#### EXCERPTED DATA

What follows belongs to an exercise in optimizing a design on an open flow for small area; a production flow would make more cautious choices. At most, simulation tests tie the RTL to the original design; equivalence was not proved.

// Mesh
module Mesh(
  input         clock,
  input  [7:0]  io_in_a_0_0,
  input  [7:0]  io_in_a_1_0,
  input  [7:0]  io_in_a_2_0,
  input  [7:0]  io_in_a_3_0,
  input  [7:0]  io_in_d_0_0,
  input  [7:0]  io_in_d_1_0,
  input  [7:0]  io_in_d_2_0,
  input  [7:0]  io_in_d_3_0,
  input  [15:0] io_in_b_0_0,
  input  [15:0] io_in_b_1_0,
  input  [15:0] io_in_b_2_0,
  input  [15:0] io_in_b_3_0,
  input         io_in_control_0_0_propagate,
  input         io_in_control_1_0_propagate,
  input         io_in_control_2_0_propagate,
  input         io_in_control_3_0_propagate,
  output [15:0] io_out_c_0_0,
  output [15:0] io_out_c_1_0,
  output [15:0] io_out_c_2_0,
  output [15:0] io_out_c_3_0
);
clock: 5.2 ns
lec_check: 0
cap_margin: 20
core_margin: 2
core_utilization: 70
gpl_timing_driven: 0
place_density: 0.85
slew_margin: 20
synth_hierarchical: 1
standard.sh (not shown) runs the stock make flow with config.mk's settings and CLKGATE_MAP_FILE= SYNTH_SCRIPT=/design/flow/synth_recipe.tcl, a recipe that flattens the netlist after the stock synthesis.
==> flow/flow/run.sh <==
#!/bin/bash
# Layout with the standard flow (standard synthesis unchanged), with two
# changes: the port buffers are the smallest buffer cell, and clock tree
# synthesis inserts no dummy load cells.
set -euo pipefail
CTS="-sink_clustering_enable -repair_clock_nets -sink_clustering_size 16 -sink_clustering_max_diameter 70 -buf_list sky130_fd_sc_hd__clkbuf_8 -dont_use_dummy_load"
bash standard.sh \
  "BUFFER_PORTS_ARGS=-buffer_cell sky130_fd_sc_hd__buf_1" \
  "CTS_ARGS=$CTS" \
  finish > flow.log 2>&1
==> next run, changes <==
--- a/flow/flow/run.sh
+++ b/flow/flow/run.sh
@@ -6 +6 @@
-CTS="-sink_clustering_enable -repair_clock_nets -sink_clustering_size 16 -sink_clustering_max_diameter 70 -buf_list sky130_fd_sc_hd__clkbuf_8 -dont_use_dummy_load"
+CTS="-sink_clustering_enable -repair_clock_nets -sink_clustering_size 16 -sink_clustering_max_diameter 90 -buf_list sky130_fd_sc_hd__clkbuf_8 -dont_use_dummy_load"
Settings changed: CORE_UTILIZATION 70 to 65, PLACE_DENSITY 0.85 to 0.8.
The changed run ran to the end with no violations.
Count of clock-buffer cells in the layout falls by 1.
Via count falls by 1.4%.
Critical path depth is unchanged.
Register-to-register slack is worse by 30 ps.
Clock skew rises by 14 ps.
==> next run, changes <==
--- a/flow/flow/run.sh
+++ b/flow/flow/run.sh
@@ -6 +6 @@
-CTS="-sink_clustering_enable -repair_clock_nets -sink_clustering_size 16 -sink_clustering_max_diameter 90 -buf_list sky130_fd_sc_hd__clkbuf_8 -dont_use_dummy_load"
+CTS="-sink_clustering_enable -repair_clock_nets -sink_clustering_size 16 -sink_clustering_max_diameter 120 -buf_list sky130_fd_sc_hd__clkbuf_8 -dont_use_dummy_load"
Settings changed: CORE_UTILIZATION 65 to 55, PLACE_DENSITY 0.8 to 0.7.
After rerunning: The new run finished with timing, DRC and antenna clean; cell count goes up by 3.5%; synthesized cell count is unchanged; clock-buffer cell count goes down by 1; critical path depth goes down by 1; cell area goes up by 0.41%; wire length goes up by about 0.8%; clock skew goes up by 17 ps; hold slack loses 16 ps.
==> next run, changes <==
--- a/flow/flow/run.sh
+++ b/flow/flow/run.sh
@@ -6 +6 @@
-CTS="-sink_clustering_enable -repair_clock_nets -sink_clustering_size 16 -sink_clustering_max_diameter 120 -buf_list sky130_fd_sc_hd__clkbuf_8 -dont_use_dummy_load"
+CTS="-sink_clustering_enable -repair_clock_nets -sink_clustering_size 16 -sink_clustering_max_diameter 70 -buf_list sky130_fd_sc_hd__clkbuf_8 -dont_use_dummy_load"
Settings changed: CORE_UTILIZATION 55 to 65, PLACE_DENSITY 0.7 to 0.8.
- The changed run ran to the end with no violations
- worst setup slack is worse by 28 ps
- final area went down by 0.40%
- routed wire length falls by 0.71%
- global-route usage climbs by 4.1 points
- non-clock buffer count goes down by 1
- sequential share of layout area increases by 0.14 points
==> next run, changes <==
Settings changed: CORE_UTILIZATION 65 to 55, PLACE_DENSITY 0.8 to 0.7.
Worst setup slack improved by 32 ps.
Final area rises by 0.59%.
Routed wire length rises by 0.53%.
Count of clock-buffer cells in the layout rises by 6.

========
## maple
Mesh, a different RTL version from the one above (not shown whole).
Size in the first run: about 4500 cells after synthesis, roughly 200 I/O pins.
Design Mesh, start of the top module:
module Mesh(
  input         clock,
  input  [7:0]  io_in_a_0_0,
  input  [7:0]  io_in_a_1_0,
  input  [7:0]  io_in_a_2_0,
  input  [7:0]  io_in_a_3_0,
  input  [7:0]  io_in_d_0_0,
  input  [7:0]  io_in_d_1_0,
  input  [7:0]  io_in_d_2_0,
  input  [7:0]  io_in_d_3_0,
  input  [15:0] io_in_b_0_0,
  input  [15:0] io_in_b_1_0,
  input  [15:0] io_in_b_2_0,
  input  [15:0] io_in_b_3_0,
  input         io_in_control_0_0_propagate,
  input         io_in_control_1_0_propagate,
  input         io_in_control_2_0_propagate,
  input         io_in_control_3_0_propagate,
  output [15:0] io_out_c_0_0,
  output [15:0] io_out_c_1_0,
  output [15:0] io_out_c_2_0,
  output [15:0] io_out_c_3_0
);
export LEC_CHECK = 0
export CAP_MARGIN = 20
export CORE_MARGIN = 2
export CORE_UTILIZATION = 65
export GPL_TIMING_DRIVEN = 0
export PLACE_DENSITY = 0.8
export SLEW_MARGIN = 20
export SYNTH_HIERARCHICAL = 1
create_clock -name core_clock -period 5.2 [get_ports {clock}]
==> flow/flow/run.sh <==
#!/bin/bash
# Layout with the standard flow (standard synthesis unchanged), with two
# changes: the port buffers are the smallest buffer cell, and clock tree
# synthesis inserts no dummy load cells.
set -euo pipefail
CTS="-sink_clustering_enable -repair_clock_nets -sink_clustering_size 16 -sink_clustering_max_diameter 70 -buf_list sky130_fd_sc_hd__clkbuf_8 -dont_use_dummy_load"
bash standard.sh \
  "BUFFER_PORTS_ARGS=-buffer_cell sky130_fd_sc_hd__buf_1" \
  "CTS_ARGS=$CTS" \
  finish > flow.log 2>&1
maple closes out successfully: all stages finished, all timing, DRC and antenna checks passed.
### maple -> amber
Settings: CORE_UTILIZATION now 55, was 65; PLACE_DENSITY now 0.7, was 0.8.
## What came out
amber | status: complete | timing, DRC, antenna: pass. maple: full flow OK, the timing, design-rule and antenna checks passed. Area added between synthesis and finish: amber higher than maple. Worst reg-to-reg path cell count, amber and maple: higher on amber. Multi-input gate share of the layout cell area, amber and maple: higher on maple.
> inputs changed (amber -> onyx)
Settings: swapping 55 for 65 in CORE_UTILIZATION; swapping 0.7 for 0.8 in PLACE_DENSITY.
==> flow/flow/run.sh <==
#!/bin/bash
# Layout with the standard flow (standard synthesis unchanged), with two
# changes: the port buffers are the smallest buffer cell, and clock tree
# synthesis inserts no dummy load cells.
set -euo pipefail
CTS="-sink_clustering_enable -repair_clock_nets -sink_clustering_size 14 -sink_clustering_max_diameter 100 -buf_list sky130_fd_sc_hd__clkbuf_8 -dont_use_dummy_load"
bash standard.sh \
  "BUFFER_PORTS_ARGS=-buffer_cell sky130_fd_sc_hd__buf_1" \
  "CTS_ARGS=$CTS" \
  finish > flow.log 2>&1
Results
Relative to amber, the final worst-path setup slack of onyx is lower by 0.029 ns. Horizontal die dimension shrinks by a little under 10% when moving from amber to onyx. From onyx to amber, sum of negative setup slack did not move at all.
Setup changes, onyx to xenon
==> flow/flow/run.sh <==
#!/bin/bash
# Layout with the standard flow (standard synthesis unchanged), with two
# changes: the port buffers are the smallest buffer cell, and clock tree
# synthesis inserts no dummy load cells.
set -euo pipefail
CTS="-sink_clustering_enable -repair_clock_nets -sink_clustering_size 20 -sink_clustering_max_diameter 60 -buf_list sky130_fd_sc_hd__clkbuf_8 -dont_use_dummy_load"
bash standard.sh \
  "BUFFER_PORTS_ARGS=-buffer_cell sky130_fd_sc_hd__buf_1" \
  "CTS_ARGS=$CTS" \
  finish > flow.log 2>&1
- Comparing the two runs side by side, xenon comes out behind onyx on tightest hold margin.
- On xenon: final wirelength is 700 um lower than what onyx gave.
- Final non-filler cell total of onyx is on par with xenon.

========
Another version of the RTL of Mesh (not shown whole).
For scale: roughly 5,200 cells after synthesis, ~200 I/O pins, ~59,000 um^2 of cells after synthesis.
clock: 5.2 ns
lec_check: 0
cap_margin: 20
core_margin: 2
core_utilization: 40
cts_buf_list: sky130_fd_sc_hd__clkbuf_8 sky130_fd_sc_hd__clkbuf_16
cts_cluster_diameter: 50
cts_cluster_size: 20
place_density: 0.6
slew_margin: 20
synth_hierarchical: 1
run.sh (not shown) runs the stock make flow with config.mk's settings and CLKGATE_MAP_FILE= SYNTH_SCRIPT=/design/flow/synth_recipe.tcl, a recipe that flattens the netlist after the stock synthesis.
Stock flow here: none of the scripts above is used.
Rerun with:
Settings changed: CTS_BUF_LIST sky130_fd_sc_hd__clkbuf_8 sky130_fd_sc_hd__clkbuf_16 to sky130_fd_sc_hd__clkbuf_8, CTS_CLUSTER_DIAMETER 50 to 40, CTS_CLUSTER_SIZE 20 to 16.
Result:
- The new run completed without violations
- worst hold slack got worse by 0.010 ns
- setup slack gets better by 0.0065 ns
- synthesized area stays the same
- die area does not change
- critical path depth is unchanged
- first-iteration DRC count goes down by 1.5%
Context: an optimization exercise on an open-source flow, tuned for small area. The choices shown serve that exercise and are no tape-out recipe. In this exercise RTL edits were held to simulation tests only and were not proved equivalent to the original. No activity file was given, so power comes from the tool's default toggle rates.

==> flow/design.v <==
module ALU(
    input [31:0] A,
    input [31:0] B,
    input sub,
    input [2:0] f3,
    input sel_st,              
    input sel_link,            
    input sel_zero,            
    input [31:0] st,
    input [31:0] link,
    output [31:0] sum,
    output [31:0] y
    );
    wire [31:0] p, g;
    wire cout;
    AddSub u_add (.A(A), .B(B), .sub(sub), .p(p), .g(g), .sum(sum), .cout(cout));
    wire lt = ~cout;
    wire [31:0] sh = A >> B[4:0];
    wire base   = ~sel_st & ~sel_link & ~sel_zero;
    wire s_sum  = base & ~f3[2] & ~f3[1];
    wire s_lt   = base & ~f3[2] & f3[1];
    wire s_p    = base & f3[2] & ~f3[0];       
    wire s_g    = base & f3[2] & f3[1];        
    wire s_sh   = base & f3[2] & ~f3[1] & f3[0];
    assign y = ({32{s_sum}} & sum) | ({32{s_p}} & p) | ({32{s_g}} & g) | ({32{s_sh}} & sh)
             | ({32{sel_st}} & st) | ({32{sel_link}} & link) | {31'b0, s_lt & lt};
endmodule
This design comes from an exercise in tuning for small area, a short achievable clock period and few clock cycles per item on the open sky130 flow, not from production work. Function was checked by simulation only, so behaviour that the tests miss may differ from the original. Power and IR drop assume default switching activity.

## run 1
==> flow/design.v <==
`timescale 1ns / 1ps
module top_k_priority_queue #(
    parameter int K = 8,
    parameter int EMBEDDING_DIM = 2
) (
    input  logic                                    clk,
    input  logic                                    rst_n,
    input  logic                                    push,
    output logic                                    done,
    input  logic [31:0]                             similarity,
    input  logic [31:0]                             doc_index,
    input  logic [EMBEDDING_DIM-1:0][31:0]          vector,
    output logic [K-1:0][31:0]                      topk_similarities,
    output logic [K-1:0][31:0]                      topk_indices,
    output logic [K-1:0][EMBEDDING_DIM-1:0][31:0]   topk_vectors
);
    localparam int W = 64 + 32 * EMBEDDING_DIM;    
    logic [W-1:0] entry [K];
    logic [W-1:0] item;
    logic [K-1:0] above;        
    assign item  = {vector, doc_index, similarity};
    always_ff @(posedge clk or negedge rst_n) begin
        if (!rst_n) done <= 1'b0;
        else if (push) done <= 1'b1;
    end
    for (genvar i = 0; i < K; i++) begin : g_entry
        logic [W-1:0] nxt;
        logic         sel_prev, sel_new, sel_hold;
        topk_gt32 u_cmp (.a(similarity), .b(entry[i][31:0]), .gt(above[i]));
        assign sel_hold = !(push && above[i]);
        if (i == 0) begin : g_first
            assign sel_new = push && above[i];
            topk_sel2 #(.W(W)) u_sel (
                .sel_a(sel_new),  .a(item),
                .sel_b(sel_hold), .b(entry[i]),
                .y(nxt)
            );
        end else begin : g_rest
            assign sel_prev = push && above[i-1];
            assign sel_new  = push && above[i] && !above[i-1];
            topk_sel3 #(.W(W)) u_sel (
                .sel_a(sel_prev), .a(entry[i-1]),
                .sel_b(sel_new),  .b(item),
                .sel_c(sel_hold), .c(entry[i]),
                .y(nxt)
            );
        end
        always_ff @(posedge clk or negedge rst_n) begin
            if (!rst_n) entry[i] <= '0;
            else        entry[i] <= nxt;
        end
        assign topk_similarities[i] = entry[i][31:0];
        assign topk_indices[i]      = entry[i][63:32];
        assign topk_vectors[i]      = entry[i][W-1:64];
    end
endmodule
module topk_sel3 #(
    parameter int W = 128
) (
    input  logic         sel_a,
    input  logic [W-1:0] a,
    input  logic         sel_b,
    input  logic [W-1:0] b,
    input  logic         sel_c,
    input  logic [W-1:0] c,
    output logic [W-1:0] y
);
    logic [W-1:0] ab_n, c_n;
    topk_aoi22 #(.W(W)) u_ab (.s0(sel_a), .d0(a), .s1(sel_b), .d1(b), .y_n(ab_n));
    topk_nand2 #(.W(W)) u_c  (.a({W{sel_c}}), .b(c), .y_n(c_n));
    topk_nand2 #(.W(W)) u_y  (.a(ab_n), .b(c_n), .y_n(y));
endmodule
module topk_aoi22 #(
    parameter int W = 128
) (
    input  logic         s0,
    input  logic [W-1:0] d0,
    input  logic         s1,
    input  logic [W-1:0] d1,
    output logic [W-1:0] y_n
);
    assign y_n = ~(({W{s0}} & d0) | ({W{s1}} & d1));
endmodule
module topk_nand2 #(
    parameter int W = 128
) (
    input  logic [W-1:0] a,
    input  logic [W-1:0] b,
    output logic [W-1:0] y_n
);
    assign y_n = ~(a & b);
endmodule
module topk_sel2 #(
    parameter int W = 128
) (
    input  logic         sel_a,
    input  logic [W-1:0] a,
    input  logic         sel_b,
    input  logic [W-1:0] b,
    output logic [W-1:0] y
);
    assign y = ({W{sel_a}} & a) | ({W{sel_b}} & b);
endmodule
module topk_gt32 (
    input  logic [31:0] a,
    input  logic [31:0] b,
    output logic        gt
);
    logic [31:0] b_n;
    logic [31:0] g0_n, e0_n;
    logic [15:0] g1, e1;
    logic [7:0]  g2_n, e2_n;
    logic [3:0]  g3, e3;
    logic [1:0]  g4_n, e4_n;
    assign b_n = ~b;
    topk_cmp_leaf_g u_l0_lsb (.a(a[0]), .b_n(b_n[0]), .g_n(g0_n[0]));
    assign e0_n[0] = 1'b0;
    for (genvar j = 1; j < 32; j++) begin : g_l0
        topk_cmp_leaf u (.a(a[j]), .b_n(b_n[j]), .g_n(g0_n[j]), .e_n(e0_n[j]));
    end
    topk_cmp_oai_g u_l1_lsb (.g_hi_n(g0_n[1]), .e_hi_n(e0_n[1]), .g_lo_n(g0_n[0]), .g(g1[0]));
    assign e1[0] = 1'b0;
    for (genvar j = 1; j < 16; j++) begin : g_l1
        topk_cmp_oai u (.g_hi_n(g0_n[2*j+1]), .e_hi_n(e0_n[2*j+1]),
                        .g_lo_n(g0_n[2*j]), .e_lo_n(e0_n[2*j]), .g(g1[j]), .e(e1[j]));
    end
    topk_cmp_aoi_g u_l2_lsb (.g_hi(g1[1]), .e_hi(e1[1]), .g_lo(g1[0]), .g_n(g2_n[0]));
    assign e2_n[0] = 1'b0;
    for (genvar j = 1; j < 8; j++) begin : g_l2
        topk_cmp_aoi u (.g_hi(g1[2*j+1]), .e_hi(e1[2*j+1]), .g_lo(g1[2*j]), .e_lo(e1[2*j]),
                        .g_n(g2_n[j]), .e_n(e2_n[j]));
    end
    topk_cmp_oai_g u_l3_lsb (.g_hi_n(g2_n[1]), .e_hi_n(e2_n[1]), .g_lo_n(g2_n[0]), .g(g3[0]));
    assign e3[0] = 1'b0;
    for (genvar j = 1; j < 4; j++) begin : g_l3
        topk_cmp_oai u (.g_hi_n(g2_n[2*j+1]), .e_hi_n(e2_n[2*j+1]),
                        .g_lo_n(g2_n[2*j]), .e_lo_n(e2_n[2*j]), .g(g3[j]), .e(e3[j]));
    end
    topk_cmp_aoi_g u_l4_lsb (.g_hi(g3[1]), .e_hi(e3[1]), .g_lo(g3[0]), .g_n(g4_n[0]));
    assign e4_n[0] = 1'b0;
    topk_cmp_aoi u_l4_msb (.g_hi(g3[3]), .e_hi(e3[3]), .g_lo(g3[2]), .e_lo(e3[2]),
                           .g_n(g4_n[1]), .e_n(e4_n[1]));
    assign gt = !(g4_n[1] && (e4_n[1] || g4_n[0]));
endmodule
module topk_cmp_leaf (
    input  logic a,
    input  logic b_n,
    output logic g_n,
    output logic e_n
);
    assign g_n = !(a && b_n);
    assign e_n = !(a || b_n);
endmodule
module topk_cmp_leaf_g (
    input  logic a,
    input  logic b_n,
    output logic g_n
);
    assign g_n = !(a && b_n);
endmodule
module topk_cmp_aoi_g (
    input  logic g_hi,
    input  logic e_hi,
    input  logic g_lo,
    output logic g_n
);
    assign g_n = !(g_hi || (e_hi && g_lo));
endmodule
module topk_cmp_oai_g (
    input  logic g_hi_n,
    input  logic e_hi_n,
    input  logic g_lo_n,
    output logic g
);
    assign g = !(g_hi_n && (e_hi_n || g_lo_n));
endmodule
module topk_cmp_aoi (
    input  logic g_hi,
    input  logic e_hi,
    input  logic g_lo,
    input  logic e_lo,
    output logic g_n,
    output logic e_n
);
    assign g_n = !(g_hi || (e_hi && g_lo));
    assign e_n = !(g_hi || (e_hi && e_lo));
endmodule
module topk_cmp_oai (
    input  logic g_hi_n,
    input  logic e_hi_n,
    input  logic g_lo_n,
    input  logic e_lo_n,
    output logic g,
    output logic e
);
    assign g = !(g_hi_n && (e_hi_n || g_lo_n));
    assign e = !(g_hi_n && (e_hi_n || e_lo_n));
endmodule
export LEC_CHECK = 0
export CAP_MARGIN = 40
export CORE_AREA = 5 5 355 355
export CTS_CLUSTER_DIAMETER = 70
export CTS_CLUSTER_SIZE = 40
export DIE_AREA = 0 0 360 360
export PLACE_DENSITY = 0.55
export SETUP_SLACK_MARGIN = 3.9
export SLEW_MARGIN = 50
export SYNTH_HIERARCHICAL = 1
create_clock -name core_clock -period 7.0 [get_ports {clk}]
standard.sh (not shown) runs the stock make flow with config.mk's settings and CLKGATE_MAP_FILE= SYNTH_SCRIPT=/design/flow/synth_recipe.tcl, a recipe that flattens the netlist after the stock synthesis.
==> flow/flow/run.sh <==
#!/bin/bash
export BUFFER_PORTS_ARGS="-buffer_cell sky130_fd_sc_hd__buf_1"
bash standard.sh > standard.log 2>&1
Both conditions hold for run 1: the flow ran to the end and the final layout passed the timing, DRC and antenna checks.
Testbench counts of run 1, summed over its fixed seeds: cycles 24,008, items 24,000.
## Diff of input files: run 2 against run 1
diff --git a/flow/design.v b/flow/design.v
--- a/flow/design.v
+++ b/flow/design.v
@@ -22,40 +22,55 @@
     always_ff @(posedge clk or negedge rst_n) begin
         if (!rst_n) done <= 1'b0;
         else if (push) done <= 1'b1;
     end
     for (genvar i = 0; i < K; i++) begin : g_entry
         logic [W-1:0] nxt;
-        logic         sel_prev, sel_new, sel_hold;
         topk_gt32 u_cmp (.a(similarity), .b(entry[i][31:0]), .gt(above[i]));
-        assign sel_hold = !(push && above[i]);
-        if (i == 0) begin : g_first
-            assign sel_new = push && above[i];
-            topk_sel2 #(.W(W)) u_sel (
-                .sel_a(sel_new),  .a(item),
-                .sel_b(sel_hold), .b(entry[i]),
-                .y(nxt)
-            );
-        end else begin : g_rest
-            assign sel_prev = push && above[i-1];
-            assign sel_new  = push && above[i] && !above[i-1];
-            topk_sel3 #(.W(W)) u_sel (
-                .sel_a(sel_prev), .a(entry[i-1]),
-                .sel_b(sel_new),  .b(item),
-                .sel_c(sel_hold), .c(entry[i]),
-                .y(nxt)
-            );
+        for (genvar h = 0; h < 4; h++) begin : g_part
+            localparam int L = h * (W / 4);
+            logic sel_prev, sel_new, sel_hold;
+            if (i == 0) begin : g_first
+                topk_selgen u_gen (.push(push), .above(above[i]), .above_prev(1'b0),
+                                   .sel_prev(sel_prev), .sel_new(sel_new), .sel_hold(sel_hold));
+                topk_sel2 #(.W(W/4)) u_sel (
+                    .sel_a(sel_new),  .a(item[L +: W/4]),
+                    .sel_b(sel_hold), .b(entry[i][L +: W/4]),
+                    .y(nxt[L +: W/4])
+                );
+            end else begin : g_rest
+                topk_selgen u_gen (.push(push), .above(above[i]), .above_prev(above[i-1]),
+                                   .sel_prev(sel_prev), .sel_new(sel_new), .sel_hold(sel_hold));
+                topk_sel3 #(.W(W/4)) u_sel (
+                    .sel_a(sel_prev), .a(entry[i-1][L +: W/4]),
+                    .sel_b(sel_new),  .b(item[L +: W/4]),
+                    .sel_c(sel_hold), .c(entry[i][L +: W/4]),
+                    .y(nxt[L +: W/4])
+                );
+            end
         end
         always_ff @(posedge clk or negedge rst_n) begin
             if (!rst_n) entry[i] <= '0;
             else        entry[i] <= nxt;
         end
         assign topk_similarities[i] = entry[i][31:0];
         assign topk_indices[i]      = entry[i][63:32];
         assign topk_vectors[i]      = entry[i][W-1:64];
     end
+endmodule
+module topk_selgen (
+    input  logic push,
+    input  logic above,
+    input  logic above_prev,
+    output logic sel_prev,
+    output logic sel_new,
+    output logic sel_hold
+);
+    assign sel_prev = push && above_prev;
+    assign sel_new  = push && above && !above_prev;
+    assign sel_hold = !(push && above);
 endmodule
 module topk_sel3 #(
     parameter int W = 128
 ) (
     input  logic         sel_a,
     input  logic [W-1:0] a,
==> comparison <==
No stage failed in run 2, and the final checks on the layout all came back clean.
Relative to run 1, count of antenna diodes in the layout has gone up in run 2.
Summary of run 2 over run 1: non-clock buffer count dropped 101, data required time of the critical path grew by 0.06 ns, internal power component dropped 0.62 mW, clock skew moved down.
The higher area of the multi-input gates of run 1 and run 2 is in run 1.
Number of nets in the layout essentially unchanged between run 2 and run 1.
Run 2 ended up with similarity[29] as its worst setup path startpoint; run 1 ended up with similarity[5].
After detailed routing, run 1 needs more wire than run 2.
Measured against each other, run 1 and run 2 differ in area after synthesis, the lower figure coming from run 2.
Amount of wire on met3 after detailed routing (run 2 over run 1): decrease, 5100 um
Clock share of power in run 2 is 2.0 points higher than in run 1
The run with more setup slack is run 1; run 2 has less.
Run 2 against run 1: total power saw a decrease; core utilization saw a decrease.
Testbench counts of run 2, summed over its fixed seeds: cycles 24,008, items 24,000.

## port drivers added, routing unchanged
No port has a modelled driver above. Below, the same layouts with a new extraction and two added sets of constraints.
Step 1 (the two cells are an assumption about what drives the block):
set clk [get_ports {clk}]
set_driving_cell -lib_cell sky130_fd_sc_hd__clkbuf_16 $clk
set_driving_cell -lib_cell sky130_fd_sc_hd__buf_2 [delete_from_list [all_inputs] $clk]
Step 2 moves the port delays by t, midway between the first and last clock arrival at a register: inputs arrive t later, outputs are due t later. That takes back most of the time a late clock gives input paths.
Three values: no drivers, after step 1, after step 2; two values: the first two.
run	t, ns	setup WS [ns]	hold slack, ns
run 1	0.759	3.883 / 3.830 / 3.167	0.470 / 0.470 / 0.470
run 2	0.748	3.853 / 3.876 / 3.145	0.468 / 0.468 / 0.468
After both steps setup and hold are still met in every run listed. The setup slack of run 1, which loses most, moves by -0.053 ns with the drivers and by -0.716 ns with both steps.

########

--- TASK REQUIREMENTS ---
Check every line of the data above for the string "choices", and copy those that have it.

--- ANSWER AREA ---
What follows belongs to an exercise in optimizing a design on an open flow for small area; a production flow would make more cautious choices. At most, simulation tests tie the RTL to the original design; equivalence was not proved.
Context: an optimization exercise on an open-source flow, tuned for small area. The choices shown serve that exercise and are no tape-out recipe. In this exercise RTL edits were held to simulation tests only and were not proved equivalent to the original. No activity file was given, so power comes from the tool's default toggle rates.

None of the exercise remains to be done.